Task directions> Could you reproduce all of the following entries exactly?

[Stored data entries]
### src/rtl/framebuffer_loader.sv
// Raster pixel stream to matriz framebuffer writer, gated by the arbiter grant.
module framebuffer_loader
  import framebuffer_loader_pkg::*;
#(
  parameter int unsigned LARGURA    = LARGURA_DEF,
  parameter int unsigned ALTURA     = ALTURA_DEF,
  parameter int unsigned PIXEL_BITS = 8
) (
  input  logic                  clock,
  input  logic                  reset,
  input  logic [PIXEL_BITS-1:0] pixel_in,
  input  logic                  pixel_valid,
  input  logic                  pixel_sof,
  output logic                  pixel_ready,
  input  logic                  bus_grant,
  output logic [LINHA_W-1:0]    linha,
  output logic [COLUNA_W-1:0]   coluna,
  output logic [PIXEL_BITS-1:0] byte_entrada,
  output logic                  escrever_na_matriz,
  output logic                  busy,
  output logic                  frame_done,
  output logic                  frame_error,
  output logic [7:0]            frames_loaded
);

  fbl_state_t          state;
  logic                accept;
  logic                cnt_adv, cnt_clr, cnt_last;
  logic [LINHA_W-1:0]  cnt_l;
  logic [COLUNA_W-1:0] cnt_c;

  // IDLE swallows junk beats but holds an SOF beat until the grant arrives.
  always_comb begin
    pixel_ready = 1'b0;
    if (reset) begin
      if (state == IDLE) pixel_ready = ~(pixel_valid & pixel_sof & ~bus_grant);
      else               pixel_ready = bus_grant;
    end
  end

  assign accept = pixel_valid & pixel_ready;
  assign busy   = (state == LOAD);

  always_comb begin
    cnt_adv = 1'b0;
    cnt_clr = 1'b0;
    if (accept) begin
      if (pixel_sof) begin
        cnt_clr = 1'b1;
        cnt_adv = 1'b1;
      end else if (state == LOAD) begin
        cnt_clr = cnt_last;
        cnt_adv = ~cnt_last;
      end
    end
  end

  raster_counter #(
    .LARGURA (LARGURA),
    .ALTURA  (ALTURA)
  ) u_raster_counter (
    .clock   (clock),
    .reset   (reset),
    .advance (cnt_adv),
    .clear   (cnt_clr),
    .linha   (cnt_l),
    .coluna  (cnt_c),
    .last    (cnt_last)
  );

  always_ff @(posedge clock or negedge reset) begin
    if (!reset) begin
      state              <= IDLE;
      linha              <= '0;
      coluna             <= '0;
      byte_entrada       <= '0;
      escrever_na_matriz <= 1'b0;
      frame_done         <= 1'b0;
      frame_error        <= 1'b0;
      frames_loaded      <= '0;
    end else begin
      escrever_na_matriz <= 1'b0;
      frame_done         <= 1'b0;
      frame_error        <= 1'b0;
      if (accept) begin
        case (state)
          IDLE: begin
            if (pixel_sof) begin
              linha              <= '0;
              coluna             <= '0;
              byte_entrada       <= pixel_in;
              escrever_na_matriz <= 1'b1;
              state              <= LOAD;
            end
          end
          LOAD: begin
            byte_entrada       <= pixel_in;
            escrever_na_matriz <= 1'b1;
            if (pixel_sof) begin
              linha       <= '0;
              coluna      <= '0;
              frame_error <= 1'b1;
            end else begin
              linha  <= cnt_l;
              coluna <= cnt_c;
              if (cnt_last) begin
                frame_done    <= 1'b1;
                frames_loaded <= frames_loaded + 8'd1;
                state         <= IDLE;
              end
            end
          end
          default: state <= IDLE;
        endcase
      end
    end
  end

endmodule

### config.mk
export PLATFORM = sky130hd
export DESIGN_NAME = framebuffer_loader
export DESIGN_NICKNAME = d
export VERILOG_FILES = /design/src/rtl/framebuffer_loader_pkg.sv /design/src/rtl/framebuffer_loader_raster_counter.sv /design/src/rtl/framebuffer_loader.sv
export SDC_FILE = /design/constraint.sdc
export NUM_CORES = 1
export LEC_CHECK = 0
export CAP_MARGIN = 0
export CELL_PAD_IN_SITES_DETAIL_PLACEMENT = 0
export CELL_PAD_IN_SITES_GLOBAL_PLACEMENT = 1
export CORE_UTILIZATION = 43
export CTS_CLUSTER_SIZE = 30
export DETAILED_ROUTE_END_ITERATION = 16
export GPL_ROUTABILITY_DRIVEN = 0
export PLACE_DENSITY = 0.85
export SLEW_MARGIN = 20
export SYNTH_ARGS = -nofsm -noshare
export SYNTH_HDL_FRONTEND = slang
export SYNTH_HIERARCHICAL = 1
export SYNTH_SLANG_ARGS = --single-unit
### constraint.sdc
create_clock -name clock -period 10 [get_ports clock]
set_clock_uncertainty 0.15 [all_clocks]
set_input_delay 2 -clock clock [delete_from_list [all_inputs] [get_ports clock]]
set_output_delay 2 -clock clock [all_outputs]
set_load 0.05 [all_outputs]
===== config.mk =====
export PLATFORM = sky130hd
export DESIGN_NAME = fir_axilite_cfg
export DESIGN_NICKNAME = d
export VERILOG_FILES = /design/src/rtl/fir_axilite_cfg.sv
export SDC_FILE = /design/constraint.sdc
export NUM_CORES = 1
export LEC_CHECK = 0
export BUFFER_PORTS_ARGS = -buffer_cell sky130_fd_sc_hd__buf_2
export CAP_MARGIN = 20
export CORE_UTILIZATION = 35
export DETAILED_ROUTE_END_ITERATION = 6
export PLACE_DENSITY_LB_ADDON = 0.12
export SLEW_MARGIN = 20
export SYNTH_ARGS = -nofsm -noshare
export SYNTH_HDL_FRONTEND = slang
export SYNTH_SLANG_ARGS = --single-unit

===== constraint.sdc =====
create_clock -name axis_clk -period 2.72 [get_ports axis_clk]
set_input_delay 0.544 -clock axis_clk [delete_from_list [all_inputs] [get_ports axis_clk]]
set_output_delay 0.544 -clock axis_clk [all_outputs]
set_load 0.03 [all_outputs]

Solution to this exercise>
### src/rtl/framebuffer_loader.sv
// Raster pixel stream to matriz framebuffer writer, gated by the arbiter grant.
module framebuffer_loader
  import framebuffer_loader_pkg::*;
#(
  parameter int unsigned LARGURA    = LARGURA_DEF,
  parameter int unsigned ALTURA     = ALTURA_DEF,
  parameter int unsigned PIXEL_BITS = 8
) (
  input  logic                  clock,
  input  logic                  reset,
  input  logic [PIXEL_BITS-1:0] pixel_in,
  input  logic                  pixel_valid,
  input  logic                  pixel_sof,
  output logic                  pixel_ready,
  input  logic                  bus_grant,
  output logic [LINHA_W-1:0]    linha,
  output logic [COLUNA_W-1:0]   coluna,
  output logic [PIXEL_BITS-1:0] byte_entrada,
  output logic                  escrever_na_matriz,
  output logic                  busy,
  output logic                  frame_done,
  output logic                  frame_error,
  output logic [7:0]            frames_loaded
);

  fbl_state_t          state;
  logic                accept;
  logic                cnt_adv, cnt_clr, cnt_last;
  logic [LINHA_W-1:0]  cnt_l;
  logic [COLUNA_W-1:0] cnt_c;

  // IDLE swallows junk beats but holds an SOF beat until the grant arrives.
  always_comb begin
    pixel_ready = 1'b0;
    if (reset) begin
      if (state == IDLE) pixel_ready = ~(pixel_valid & pixel_sof & ~bus_grant);
      else               pixel_ready = bus_grant;
    end
  end

  assign accept = pixel_valid & pixel_ready;
  assign busy   = (state == LOAD);

  always_comb begin
    cnt_adv = 1'b0;
    cnt_clr = 1'b0;
    if (accept) begin
      if (pixel_sof) begin
        cnt_clr = 1'b1;
        cnt_adv = 1'b1;
      end else if (state == LOAD) begin
        cnt_clr = cnt_last;
        cnt_adv = ~cnt_last;
      end
    end
  end

  raster_counter #(
    .LARGURA (LARGURA),
    .ALTURA  (ALTURA)
  ) u_raster_counter (
    .clock   (clock),
    .reset   (reset),
    .advance (cnt_adv),
    .clear   (cnt_clr),
    .linha   (cnt_l),
    .coluna  (cnt_c),
    .last    (cnt_last)
  );

  always_ff @(posedge clock or negedge reset) begin
    if (!reset) begin
      state              <= IDLE;
      linha              <= '0;
      coluna             <= '0;
      byte_entrada       <= '0;
      escrever_na_matriz <= 1'b0;
      frame_done         <= 1'b0;
      frame_error        <= 1'b0;
      frames_loaded      <= '0;
    end else begin
      escrever_na_matriz <= 1'b0;
      frame_done         <= 1'b0;
      frame_error        <= 1'b0;
      if (accept) begin
        case (state)
          IDLE: begin
            if (pixel_sof) begin
              linha              <= '0;
              coluna             <= '0;
              byte_entrada       <= pixel_in;
              escrever_na_matriz <= 1'b1;
              state              <= LOAD;
            end
          end
          LOAD: begin
            byte_entrada       <= pixel_in;
            escrever_na_matriz <= 1'b1;
            if (pixel_sof) begin
              linha       <= '0;
              coluna      <= '0;
              frame_error <= 1'b1;
            end else begin
              linha  <= cnt_l;
              coluna <= cnt_c;
              if (cnt_last) begin
                frame_done    <= 1'b1;
                frames_loaded <= frames_loaded + 8'd1;
                state         <= IDLE;
              end
            end
          end
          default: state <= IDLE;
        endcase
      end
    end
  end

endmodule

### config.mk
export PLATFORM = sky130hd
export DESIGN_NAME = framebuffer_loader
export DESIGN_NICKNAME = d
export VERILOG_FILES = /design/src/rtl/framebuffer_loader_pkg.sv /design/src/rtl/framebuffer_loader_raster_counter.sv /design/src/rtl/framebuffer_loader.sv
export SDC_FILE = /design/constraint.sdc
export NUM_CORES = 1
export LEC_CHECK = 0
export CAP_MARGIN = 0
export CELL_PAD_IN_SITES_DETAIL_PLACEMENT = 0
export CELL_PAD_IN_SITES_GLOBAL_PLACEMENT = 1
export CORE_UTILIZATION = 43
export CTS_CLUSTER_SIZE = 30
export DETAILED_ROUTE_END_ITERATION = 16
export GPL_ROUTABILITY_DRIVEN = 0
export PLACE_DENSITY = 0.85
export SLEW_MARGIN = 20
export SYNTH_ARGS = -nofsm -noshare
export SYNTH_HDL_FRONTEND = slang
export SYNTH_HIERARCHICAL = 1
export SYNTH_SLANG_ARGS = --single-unit
### constraint.sdc
create_clock -name clock -period 10 [get_ports clock]
set_clock_uncertainty 0.15 [all_clocks]
set_input_delay 2 -clock clock [delete_from_list [all_inputs] [get_ports clock]]
set_output_delay 2 -clock clock [all_outputs]
set_load 0.05 [all_outputs]
===== config.mk =====
export PLATFORM = sky130hd
export DESIGN_NAME = fir_axilite_cfg
export DESIGN_NICKNAME = d
export VERILOG_FILES = /design/src/rtl/fir_axilite_cfg.sv
export SDC_FILE = /design/constraint.sdc
export NUM_CORES = 1
export LEC_CHECK = 0
export BUFFER_PORTS_ARGS = -buffer_cell sky130_fd_sc_hd__buf_2
export CAP_MARGIN = 20
export CORE_UTILIZATION = 35
export DETAILED_ROUTE_END_ITERATION = 6
export PLACE_DENSITY_LB_ADDON = 0.12
export SLEW_MARGIN = 20
export SYNTH_ARGS = -nofsm -noshare
export SYNTH_HDL_FRONTEND = slang
export SYNTH_SLANG_ARGS = --single-unit

===== constraint.sdc =====
create_clock -name axis_clk -period 2.72 [get_ports axis_clk]
set_input_delay 0.544 -clock axis_clk [delete_from_list [all_inputs] [get_ports axis_clk]]
set_output_delay 0.544 -clock axis_clk [all_outputs]
set_load 0.03 [all_outputs]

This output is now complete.